In finding our humanity in others we begin to see God in all. When an atheist asks me how do I understand death, or when a patient asks if dying because I am in pain is a sin, or when a patient is refusing medical care because they are DNR, I do not look just at the surface "issue", but I dig deeper and ask why are you afraid of death? Why do you think it's a sin? And why did you choose to have a DNR? Being a Chaplain can take on many roles and we have to embrace that as we offer spiritual care. Sometimes we do not have to talk at all, other times we are a 3rd party providing help to the extended family and sometimes we are the only ones at the bedside of a patient because they have no family and no one to be with them. What matters the most, and this is echoing the thoughts of Fr. Henri Nouwen, no matter what happens there is someone out there who loves you not because of who you are and what you accomplished but because you are a human being created in the image and likeness of your creator! 

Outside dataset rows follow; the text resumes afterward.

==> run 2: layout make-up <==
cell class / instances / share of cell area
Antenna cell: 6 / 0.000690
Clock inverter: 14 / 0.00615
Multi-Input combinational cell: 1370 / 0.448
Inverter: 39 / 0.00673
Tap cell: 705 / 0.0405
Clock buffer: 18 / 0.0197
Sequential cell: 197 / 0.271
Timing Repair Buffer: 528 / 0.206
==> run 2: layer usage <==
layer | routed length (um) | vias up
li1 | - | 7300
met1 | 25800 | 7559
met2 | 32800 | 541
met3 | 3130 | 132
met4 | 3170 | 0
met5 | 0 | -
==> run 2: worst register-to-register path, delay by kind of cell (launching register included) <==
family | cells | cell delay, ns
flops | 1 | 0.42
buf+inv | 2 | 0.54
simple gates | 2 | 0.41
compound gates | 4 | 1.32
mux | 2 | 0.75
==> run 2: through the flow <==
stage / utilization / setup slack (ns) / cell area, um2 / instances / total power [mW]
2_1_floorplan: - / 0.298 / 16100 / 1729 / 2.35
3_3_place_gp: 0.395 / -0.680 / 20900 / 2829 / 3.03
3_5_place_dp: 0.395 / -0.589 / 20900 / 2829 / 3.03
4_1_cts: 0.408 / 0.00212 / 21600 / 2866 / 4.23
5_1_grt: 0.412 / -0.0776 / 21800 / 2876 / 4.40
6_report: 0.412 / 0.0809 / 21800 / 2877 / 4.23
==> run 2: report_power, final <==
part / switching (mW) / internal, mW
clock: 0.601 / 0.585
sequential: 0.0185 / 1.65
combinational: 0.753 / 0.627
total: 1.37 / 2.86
File: config.mk
export PLATFORM = sky130hd
export DESIGN_NAME = exclusivity_monitor
export DESIGN_NICKNAME = d
export VERILOG_FILES = /design/src/rtl/exclusivity_monitor.sv
export SDC_FILE = /design/constraint.sdc
export NUM_CORES = 1
export LEC_CHECK = 0
export ABC_AREA = 1
export CAP_MARGIN = 10
export CORE_ASPECT_RATIO = 1.5
export CORE_MARGIN = 2
export CORE_UTILIZATION = 51
export DETAILED_ROUTE_END_ITERATION = 16
export PLACE_DENSITY = 0.76
export SLEW_MARGIN = 20
export SYNTH_ARGS = -nofsm -noshare
export SYNTH_HDL_FRONTEND = slang
export SYNTH_SLANG_ARGS = --single-unit
File: constraint.sdc
create_clock -name clock -period 2.3 [get_ports clock]
set_clock_uncertainty 0.15 [all_clocks]
set_input_delay 0.23 -clock clock [delete_from_list [all_inputs] [get_ports clock]]
set_output_delay 0.23 -clock clock [all_outputs]
set_load 0.05 [all_outputs]
--- src/flat_wrapper.sv ---
// flat-port wrapper written by rule: the top's interface ports become plain ports
module soc_system_dipsw_debounce_pio_flat import soc_system_dipsw_debounce_pio_pkg::*;
#(
  parameter int               WIDTH           = 4,
  parameter int               DEBOUNCE_CYCLES = 50000,
  parameter int               EDGE_TYPE       = 2,
  parameter logic [WIDTH-1:0] RESET_VALUE     = '0
)
  (clk, reset, in_port, irq, bus_address, bus_chipselect, bus_write_n, bus_writedata, bus_readdata);
  soc_system_dipsw_debounce_pio_if bus_i ();
  input  logic clk;
  input  logic reset;
  input  logic [WIDTH-1:0] in_port;
  output logic irq;
  input wire logic [$bits(bus_i.address)-1:0] bus_address;
  input wire logic [$bits(bus_i.chipselect)-1:0] bus_chipselect;
  input wire logic [$bits(bus_i.write_n)-1:0] bus_write_n;
  input wire logic [$bits(bus_i.writedata)-1:0] bus_writedata;
  output wire logic [$bits(bus_i.readdata)-1:0] bus_readdata;
  assign bus_i.address = bus_address;
  assign bus_i.chipselect = bus_chipselect;
  assign bus_i.write_n = bus_write_n;
  assign bus_i.writedata = bus_writedata;
  assign bus_readdata = bus_i.readdata;
  soc_system_dipsw_debounce_pio #(.WIDTH(WIDTH), .DEBOUNCE_CYCLES(DEBOUNCE_CYCLES), .EDGE_TYPE(EDGE_TYPE), .RESET_VALUE(RESET_VALUE)) u_core (.clk(clk), .reset(reset), .bus(bus_i), .in_port(in_port), .irq(irq));
endmodule
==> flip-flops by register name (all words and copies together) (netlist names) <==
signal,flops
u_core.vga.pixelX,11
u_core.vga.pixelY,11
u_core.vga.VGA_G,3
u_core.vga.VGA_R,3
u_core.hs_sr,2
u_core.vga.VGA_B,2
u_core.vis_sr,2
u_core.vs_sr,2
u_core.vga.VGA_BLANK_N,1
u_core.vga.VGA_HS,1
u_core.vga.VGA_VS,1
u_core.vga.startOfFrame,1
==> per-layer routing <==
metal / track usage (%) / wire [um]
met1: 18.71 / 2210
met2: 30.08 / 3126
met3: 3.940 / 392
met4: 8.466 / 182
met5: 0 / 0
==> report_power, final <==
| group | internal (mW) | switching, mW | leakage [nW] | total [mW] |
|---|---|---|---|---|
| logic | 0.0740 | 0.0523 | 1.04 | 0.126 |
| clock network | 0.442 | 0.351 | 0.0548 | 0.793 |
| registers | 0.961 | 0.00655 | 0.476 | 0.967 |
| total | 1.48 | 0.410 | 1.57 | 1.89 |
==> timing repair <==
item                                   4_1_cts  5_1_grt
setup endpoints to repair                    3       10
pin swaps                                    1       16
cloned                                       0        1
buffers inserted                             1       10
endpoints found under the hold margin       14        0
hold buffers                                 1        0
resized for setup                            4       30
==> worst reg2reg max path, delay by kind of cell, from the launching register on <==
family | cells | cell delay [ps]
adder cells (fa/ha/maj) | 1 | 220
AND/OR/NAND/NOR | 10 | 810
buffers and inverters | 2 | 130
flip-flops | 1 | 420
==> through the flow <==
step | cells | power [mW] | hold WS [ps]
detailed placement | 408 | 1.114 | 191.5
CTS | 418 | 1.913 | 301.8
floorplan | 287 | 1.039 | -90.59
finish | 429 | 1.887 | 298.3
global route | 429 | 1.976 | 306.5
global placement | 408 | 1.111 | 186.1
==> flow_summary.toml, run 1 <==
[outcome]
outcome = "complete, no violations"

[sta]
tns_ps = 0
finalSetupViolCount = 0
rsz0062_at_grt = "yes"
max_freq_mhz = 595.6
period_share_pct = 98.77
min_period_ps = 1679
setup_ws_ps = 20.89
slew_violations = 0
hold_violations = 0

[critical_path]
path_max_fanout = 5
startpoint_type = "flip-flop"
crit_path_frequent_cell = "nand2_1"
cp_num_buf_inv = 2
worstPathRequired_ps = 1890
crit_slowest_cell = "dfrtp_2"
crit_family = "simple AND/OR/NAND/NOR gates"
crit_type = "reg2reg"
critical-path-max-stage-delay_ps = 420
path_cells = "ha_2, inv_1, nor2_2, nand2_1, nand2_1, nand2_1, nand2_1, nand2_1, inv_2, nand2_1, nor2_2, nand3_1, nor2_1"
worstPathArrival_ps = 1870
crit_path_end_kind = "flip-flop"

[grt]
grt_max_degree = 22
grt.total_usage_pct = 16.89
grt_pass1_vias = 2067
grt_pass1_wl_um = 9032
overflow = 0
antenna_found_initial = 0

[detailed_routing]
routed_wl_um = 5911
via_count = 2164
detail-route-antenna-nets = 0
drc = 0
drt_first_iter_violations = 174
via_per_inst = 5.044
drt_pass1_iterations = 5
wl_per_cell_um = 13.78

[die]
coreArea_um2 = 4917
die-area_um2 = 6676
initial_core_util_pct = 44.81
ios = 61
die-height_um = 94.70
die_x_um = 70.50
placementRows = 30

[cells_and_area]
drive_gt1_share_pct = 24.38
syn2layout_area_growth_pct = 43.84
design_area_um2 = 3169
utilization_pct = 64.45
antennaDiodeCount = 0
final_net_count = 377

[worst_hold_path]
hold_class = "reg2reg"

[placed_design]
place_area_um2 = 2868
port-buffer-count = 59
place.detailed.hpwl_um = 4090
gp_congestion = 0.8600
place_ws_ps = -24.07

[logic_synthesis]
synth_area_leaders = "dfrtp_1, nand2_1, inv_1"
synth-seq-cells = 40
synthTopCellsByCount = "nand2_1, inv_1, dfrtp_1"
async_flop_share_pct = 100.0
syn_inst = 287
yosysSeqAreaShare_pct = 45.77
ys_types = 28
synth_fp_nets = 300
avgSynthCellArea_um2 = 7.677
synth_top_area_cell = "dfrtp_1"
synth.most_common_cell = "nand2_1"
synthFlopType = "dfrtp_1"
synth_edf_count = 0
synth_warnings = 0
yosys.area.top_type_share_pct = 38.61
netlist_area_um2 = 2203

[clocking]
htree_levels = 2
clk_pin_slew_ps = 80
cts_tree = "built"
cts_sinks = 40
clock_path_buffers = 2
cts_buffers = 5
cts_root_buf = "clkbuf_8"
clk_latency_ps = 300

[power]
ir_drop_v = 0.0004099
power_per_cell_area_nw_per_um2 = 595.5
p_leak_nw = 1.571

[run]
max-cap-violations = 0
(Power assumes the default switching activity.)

"So what do I do at the hospital"? I still do not know how to answer such a question. However, my starting point rests in seeing the human being who is love and wants to be loved. If the message of the gospel is not about love we have forgotten how to be a human being. We have forgotten how to see our brothers and sisters as human beings. If the person in front of us becomes nothing more than a "person I must physically cure of his or her sickness" then our system has collapsed and we have forgotten how to look at each other as a human being. Being in that room and in the presence of the human is what I do at the hospital! Being a wounded human being approaching the bedside is my starting point. Shaping my beliefs on seeing the human being first is what I am slowly starting to understand being a chaplain in the hospital.